Funded by The Little Princess Trust and administered by CCLG
Lead investigator: Dr Susanne Gatz, University of Birmingham
Award: £103,773.99
Awarded December 2020
The outcome for children with cancer is poor when the disease returns and we need better treatments for children with cancer.
Testing the gene makeup of paediatric tumours is now standard in Europe for children where the disease returns. The ESMART trial is a new clinical trial for children with cancer which contains many different treatment arms with novel drugs, and the idea is to match the gene changes in the tumour to the right novel drug treatment.
Two arms of this trial investigate a drug called PARP inhibitor (PARPi). In adult cancer patients, changes in genes called BRCA1and 2 are linked with response to treatment. In the lab, paediatric tumours respond to PARPi, although they do not have changes in the BRCA genes.This project aims to identify better markers to select paediatric patients for PARPi treatment.

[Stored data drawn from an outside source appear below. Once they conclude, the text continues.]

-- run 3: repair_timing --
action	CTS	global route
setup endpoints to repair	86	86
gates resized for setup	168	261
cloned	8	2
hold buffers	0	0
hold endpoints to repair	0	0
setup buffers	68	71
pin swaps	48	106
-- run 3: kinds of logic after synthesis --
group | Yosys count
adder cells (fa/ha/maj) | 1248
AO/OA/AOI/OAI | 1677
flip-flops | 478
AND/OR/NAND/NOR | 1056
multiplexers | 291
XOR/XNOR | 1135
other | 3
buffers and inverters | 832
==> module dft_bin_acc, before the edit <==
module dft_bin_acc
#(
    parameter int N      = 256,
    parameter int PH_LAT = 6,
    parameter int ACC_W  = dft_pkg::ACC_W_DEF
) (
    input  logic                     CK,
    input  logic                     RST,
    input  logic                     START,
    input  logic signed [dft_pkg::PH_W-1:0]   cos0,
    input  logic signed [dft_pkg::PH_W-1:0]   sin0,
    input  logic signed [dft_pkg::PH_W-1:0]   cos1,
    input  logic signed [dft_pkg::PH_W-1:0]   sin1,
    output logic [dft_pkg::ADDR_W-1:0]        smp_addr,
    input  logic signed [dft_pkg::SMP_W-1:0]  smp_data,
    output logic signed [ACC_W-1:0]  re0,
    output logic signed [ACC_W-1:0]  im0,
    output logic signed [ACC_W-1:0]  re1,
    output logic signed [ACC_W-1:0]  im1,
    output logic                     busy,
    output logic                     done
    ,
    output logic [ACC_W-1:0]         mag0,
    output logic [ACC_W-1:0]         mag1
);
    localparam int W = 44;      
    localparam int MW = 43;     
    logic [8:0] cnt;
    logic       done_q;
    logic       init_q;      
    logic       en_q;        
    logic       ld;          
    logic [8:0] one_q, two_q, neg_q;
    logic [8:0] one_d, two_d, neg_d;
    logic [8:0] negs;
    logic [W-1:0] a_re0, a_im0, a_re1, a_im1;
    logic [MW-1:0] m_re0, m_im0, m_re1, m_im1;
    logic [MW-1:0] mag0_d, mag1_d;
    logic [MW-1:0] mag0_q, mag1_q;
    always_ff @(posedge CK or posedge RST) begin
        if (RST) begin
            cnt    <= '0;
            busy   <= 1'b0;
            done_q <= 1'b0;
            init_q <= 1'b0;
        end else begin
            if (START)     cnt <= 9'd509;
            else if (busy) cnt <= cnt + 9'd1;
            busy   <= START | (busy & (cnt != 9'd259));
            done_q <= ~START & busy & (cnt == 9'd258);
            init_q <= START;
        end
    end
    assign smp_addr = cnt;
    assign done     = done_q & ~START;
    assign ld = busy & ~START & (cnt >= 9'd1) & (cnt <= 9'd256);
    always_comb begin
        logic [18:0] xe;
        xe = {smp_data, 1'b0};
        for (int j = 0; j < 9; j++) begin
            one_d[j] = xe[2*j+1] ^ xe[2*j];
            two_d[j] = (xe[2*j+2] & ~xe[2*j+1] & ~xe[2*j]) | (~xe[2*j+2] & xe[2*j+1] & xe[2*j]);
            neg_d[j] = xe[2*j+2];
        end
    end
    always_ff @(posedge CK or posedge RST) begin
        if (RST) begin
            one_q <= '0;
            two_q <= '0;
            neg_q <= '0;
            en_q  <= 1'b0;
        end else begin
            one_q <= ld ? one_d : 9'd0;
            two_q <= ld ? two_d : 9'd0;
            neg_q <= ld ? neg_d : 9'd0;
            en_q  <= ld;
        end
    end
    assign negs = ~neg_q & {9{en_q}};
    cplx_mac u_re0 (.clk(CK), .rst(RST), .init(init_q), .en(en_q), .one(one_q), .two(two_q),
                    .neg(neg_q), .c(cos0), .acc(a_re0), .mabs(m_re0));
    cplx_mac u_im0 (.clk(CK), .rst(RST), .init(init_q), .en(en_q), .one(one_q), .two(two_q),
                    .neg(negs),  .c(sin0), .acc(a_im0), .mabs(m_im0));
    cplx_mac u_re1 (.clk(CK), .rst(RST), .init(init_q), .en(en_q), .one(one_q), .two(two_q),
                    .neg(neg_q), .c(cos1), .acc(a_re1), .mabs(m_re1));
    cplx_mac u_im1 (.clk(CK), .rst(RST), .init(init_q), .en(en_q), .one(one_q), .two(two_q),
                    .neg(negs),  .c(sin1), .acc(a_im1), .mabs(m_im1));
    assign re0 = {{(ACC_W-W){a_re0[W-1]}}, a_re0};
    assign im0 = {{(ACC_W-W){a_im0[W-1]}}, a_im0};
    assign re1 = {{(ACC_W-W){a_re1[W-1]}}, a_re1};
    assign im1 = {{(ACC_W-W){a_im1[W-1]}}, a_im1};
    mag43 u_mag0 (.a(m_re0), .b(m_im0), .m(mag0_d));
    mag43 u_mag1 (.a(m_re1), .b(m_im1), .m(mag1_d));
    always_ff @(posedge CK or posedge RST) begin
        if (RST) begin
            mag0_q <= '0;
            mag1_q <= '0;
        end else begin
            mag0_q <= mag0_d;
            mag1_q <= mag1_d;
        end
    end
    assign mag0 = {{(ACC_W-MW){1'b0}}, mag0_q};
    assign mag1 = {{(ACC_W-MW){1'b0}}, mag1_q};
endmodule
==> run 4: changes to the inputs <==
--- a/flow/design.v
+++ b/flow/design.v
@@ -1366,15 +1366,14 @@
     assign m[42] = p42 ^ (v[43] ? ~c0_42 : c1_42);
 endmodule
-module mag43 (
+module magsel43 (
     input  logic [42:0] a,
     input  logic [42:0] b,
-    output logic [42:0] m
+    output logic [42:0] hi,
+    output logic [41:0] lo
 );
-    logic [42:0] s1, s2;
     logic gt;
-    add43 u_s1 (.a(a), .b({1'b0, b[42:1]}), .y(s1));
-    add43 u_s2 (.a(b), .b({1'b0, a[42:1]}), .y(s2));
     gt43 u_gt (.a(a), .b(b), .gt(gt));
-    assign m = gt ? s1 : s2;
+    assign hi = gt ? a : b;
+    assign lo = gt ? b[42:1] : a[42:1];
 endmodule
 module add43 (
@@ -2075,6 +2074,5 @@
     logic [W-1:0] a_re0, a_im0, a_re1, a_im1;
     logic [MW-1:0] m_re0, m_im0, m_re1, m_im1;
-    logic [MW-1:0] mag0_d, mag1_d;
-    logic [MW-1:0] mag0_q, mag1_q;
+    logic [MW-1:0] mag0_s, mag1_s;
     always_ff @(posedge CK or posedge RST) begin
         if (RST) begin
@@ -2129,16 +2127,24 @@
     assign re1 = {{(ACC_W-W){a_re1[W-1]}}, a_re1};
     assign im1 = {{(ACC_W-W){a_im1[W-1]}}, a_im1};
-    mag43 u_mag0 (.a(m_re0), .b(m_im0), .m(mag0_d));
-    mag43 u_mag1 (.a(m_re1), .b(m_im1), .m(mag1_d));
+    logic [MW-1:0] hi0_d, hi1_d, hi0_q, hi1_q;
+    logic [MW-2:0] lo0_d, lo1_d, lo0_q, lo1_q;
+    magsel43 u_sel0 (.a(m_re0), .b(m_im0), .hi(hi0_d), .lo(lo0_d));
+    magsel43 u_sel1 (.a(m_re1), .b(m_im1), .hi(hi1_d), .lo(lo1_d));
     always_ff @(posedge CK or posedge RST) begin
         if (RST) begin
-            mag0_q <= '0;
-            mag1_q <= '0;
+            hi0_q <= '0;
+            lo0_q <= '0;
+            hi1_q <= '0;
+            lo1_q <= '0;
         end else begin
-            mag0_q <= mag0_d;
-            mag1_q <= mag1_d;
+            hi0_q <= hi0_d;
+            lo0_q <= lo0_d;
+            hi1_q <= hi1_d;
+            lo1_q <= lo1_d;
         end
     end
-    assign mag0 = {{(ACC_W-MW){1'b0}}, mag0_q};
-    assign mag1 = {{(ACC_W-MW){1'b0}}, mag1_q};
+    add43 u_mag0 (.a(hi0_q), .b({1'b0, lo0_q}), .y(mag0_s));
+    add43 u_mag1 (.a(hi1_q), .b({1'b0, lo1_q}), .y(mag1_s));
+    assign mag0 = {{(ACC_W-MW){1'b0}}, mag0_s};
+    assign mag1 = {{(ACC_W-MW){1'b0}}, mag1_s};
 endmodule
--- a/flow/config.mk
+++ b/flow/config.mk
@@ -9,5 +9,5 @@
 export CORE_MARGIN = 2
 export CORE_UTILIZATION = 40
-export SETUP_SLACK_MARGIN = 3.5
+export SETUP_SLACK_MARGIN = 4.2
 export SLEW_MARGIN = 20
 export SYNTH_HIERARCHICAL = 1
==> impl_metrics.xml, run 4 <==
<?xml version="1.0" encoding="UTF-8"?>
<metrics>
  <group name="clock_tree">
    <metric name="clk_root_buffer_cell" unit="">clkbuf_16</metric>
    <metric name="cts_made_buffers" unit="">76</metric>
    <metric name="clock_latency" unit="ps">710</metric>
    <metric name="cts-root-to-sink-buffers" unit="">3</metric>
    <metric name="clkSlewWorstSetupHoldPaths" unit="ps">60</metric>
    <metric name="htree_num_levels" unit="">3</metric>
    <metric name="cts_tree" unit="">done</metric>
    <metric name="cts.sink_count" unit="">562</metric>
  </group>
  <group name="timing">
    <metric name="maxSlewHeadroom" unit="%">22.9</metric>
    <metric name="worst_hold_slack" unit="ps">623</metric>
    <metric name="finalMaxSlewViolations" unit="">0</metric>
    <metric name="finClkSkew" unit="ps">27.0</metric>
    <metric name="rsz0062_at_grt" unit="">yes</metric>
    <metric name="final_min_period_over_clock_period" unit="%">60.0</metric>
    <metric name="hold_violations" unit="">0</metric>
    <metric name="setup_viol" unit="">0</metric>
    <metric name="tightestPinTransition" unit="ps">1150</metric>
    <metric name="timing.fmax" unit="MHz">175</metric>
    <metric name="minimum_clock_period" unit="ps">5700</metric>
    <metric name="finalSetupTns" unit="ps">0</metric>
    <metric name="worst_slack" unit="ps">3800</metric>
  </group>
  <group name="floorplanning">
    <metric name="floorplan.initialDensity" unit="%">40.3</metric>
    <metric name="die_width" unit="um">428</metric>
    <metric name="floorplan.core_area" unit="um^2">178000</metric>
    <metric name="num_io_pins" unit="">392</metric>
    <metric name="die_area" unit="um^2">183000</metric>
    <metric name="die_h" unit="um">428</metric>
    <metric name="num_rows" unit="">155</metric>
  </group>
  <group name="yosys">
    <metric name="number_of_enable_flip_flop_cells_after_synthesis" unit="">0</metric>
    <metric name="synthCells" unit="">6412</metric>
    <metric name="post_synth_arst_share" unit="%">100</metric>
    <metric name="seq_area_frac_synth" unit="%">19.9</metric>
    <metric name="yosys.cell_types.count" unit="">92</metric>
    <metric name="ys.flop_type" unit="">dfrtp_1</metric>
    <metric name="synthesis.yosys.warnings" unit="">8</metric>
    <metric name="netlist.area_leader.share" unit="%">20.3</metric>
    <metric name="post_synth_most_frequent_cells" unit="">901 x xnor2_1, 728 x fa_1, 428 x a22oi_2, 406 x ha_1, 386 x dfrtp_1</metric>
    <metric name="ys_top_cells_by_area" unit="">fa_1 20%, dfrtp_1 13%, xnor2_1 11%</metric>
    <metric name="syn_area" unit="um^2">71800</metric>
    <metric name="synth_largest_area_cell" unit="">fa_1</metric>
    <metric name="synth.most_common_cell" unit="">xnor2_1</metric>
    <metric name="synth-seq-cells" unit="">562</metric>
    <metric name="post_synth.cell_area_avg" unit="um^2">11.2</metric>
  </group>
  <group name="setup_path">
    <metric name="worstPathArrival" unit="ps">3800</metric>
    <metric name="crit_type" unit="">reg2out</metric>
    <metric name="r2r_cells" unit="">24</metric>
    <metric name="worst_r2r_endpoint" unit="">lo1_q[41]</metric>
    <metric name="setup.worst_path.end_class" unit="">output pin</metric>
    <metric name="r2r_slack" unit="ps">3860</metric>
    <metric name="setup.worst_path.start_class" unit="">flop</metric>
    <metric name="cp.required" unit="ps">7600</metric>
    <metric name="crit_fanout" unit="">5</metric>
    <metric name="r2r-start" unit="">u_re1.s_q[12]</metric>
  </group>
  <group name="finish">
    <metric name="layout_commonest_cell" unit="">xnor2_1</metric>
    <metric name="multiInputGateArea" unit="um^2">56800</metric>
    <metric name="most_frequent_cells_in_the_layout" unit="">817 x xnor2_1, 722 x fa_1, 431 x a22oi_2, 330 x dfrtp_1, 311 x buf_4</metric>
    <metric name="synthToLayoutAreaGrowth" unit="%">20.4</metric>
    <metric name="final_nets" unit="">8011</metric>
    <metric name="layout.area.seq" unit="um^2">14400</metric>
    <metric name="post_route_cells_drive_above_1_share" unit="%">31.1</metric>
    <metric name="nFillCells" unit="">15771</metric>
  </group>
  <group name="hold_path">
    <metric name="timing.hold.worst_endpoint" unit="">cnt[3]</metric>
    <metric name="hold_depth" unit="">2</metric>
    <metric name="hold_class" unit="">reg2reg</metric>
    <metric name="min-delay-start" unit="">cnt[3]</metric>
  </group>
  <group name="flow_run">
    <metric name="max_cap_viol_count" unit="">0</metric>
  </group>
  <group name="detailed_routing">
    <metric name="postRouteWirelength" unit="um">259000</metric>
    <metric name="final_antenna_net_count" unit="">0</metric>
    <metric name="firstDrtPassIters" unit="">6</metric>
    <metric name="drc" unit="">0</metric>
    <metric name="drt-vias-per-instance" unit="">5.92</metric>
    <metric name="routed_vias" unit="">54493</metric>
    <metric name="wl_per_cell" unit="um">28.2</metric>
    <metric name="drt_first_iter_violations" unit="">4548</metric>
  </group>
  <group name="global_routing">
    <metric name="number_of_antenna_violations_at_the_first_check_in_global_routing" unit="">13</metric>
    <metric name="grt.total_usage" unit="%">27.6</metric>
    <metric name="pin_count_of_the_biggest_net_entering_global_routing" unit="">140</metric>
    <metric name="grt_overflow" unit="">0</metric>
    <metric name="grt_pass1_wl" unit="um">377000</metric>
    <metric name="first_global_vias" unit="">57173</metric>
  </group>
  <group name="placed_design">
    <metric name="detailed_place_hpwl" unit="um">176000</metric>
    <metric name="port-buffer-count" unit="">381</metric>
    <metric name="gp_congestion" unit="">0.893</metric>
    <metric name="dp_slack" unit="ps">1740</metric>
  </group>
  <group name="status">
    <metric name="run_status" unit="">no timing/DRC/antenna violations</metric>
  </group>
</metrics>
From an optimization exercise on the open Yosys and OpenROAD flow, aimed at small area and a short achievable clock period; shortcuts taken in it are not production practice. Function was checked by simulation only, so behaviour that the tests miss may differ from the original.

<file path="flow/run.sh">
#!/bin/bash
# synth_recipe.tcl (not shown) runs the flow's synth.tcl, then flattens the netlist and writes it again
# the make line also repeats each setting of config.mk as NAME=value (left out here)
make -C /OpenROAD-flow-scripts/flow DESIGN_CONFIG=/design/flow/config.mk WORK_HOME=/design/flow/orfs CLKGATE_MAP_FILE= SYNTH_SCRIPT=/design/flow/synth_recipe.tcl finish
</file>
<file path="flow/config.mk">
export PLATFORM = sky130hd
export DESIGN_NAME = breakout_top
export DESIGN_NICKNAME = breakout_top
export VERILOG_FILES = /design/flow/design.v
export SDC_FILE = /design/flow/constraint.sdc
export NUM_CORES = 4
export LEC_CHECK = 0
export CAP_MARGIN = 20
export CORE_MARGIN = 2
export CORE_UTILIZATION = 40
export SLEW_MARGIN = 20
</file>
<file path="flow/constraint.sdc">
create_clock -name core_clock -period 14.0 [get_ports {clk}]
set_input_delay 2.8000 -clock core_clock [delete_from_list [all_inputs] [get_ports {clk}]]
set_output_delay 2.8000 -clock core_clock [all_outputs]
set_load 0.01 [all_outputs]
</file>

Clinical and genetic data in some patients in the trial showed that 3 out of 5 children who benefited from PARPi had changes in a gene called ATM, but we also know that another gene (SLFN11) and the message which genes make (mRNA) may be important in the response to treatment. We plan to assess the presence of ATM and SLFN11 expression in tumour tissue through a technique called staining, and to analyse the mRNA from the tumour tissue. We will investigate tumour tissue from ~110 patients and we will investigate blood of neuroblastoma patients at time points throughout treatment to see if we can detect gene damage (a sign for cell death) in tumour cells found in blood which could be an early marker for response.
Through this analysis we will find better markers to select children for PARPi treatment.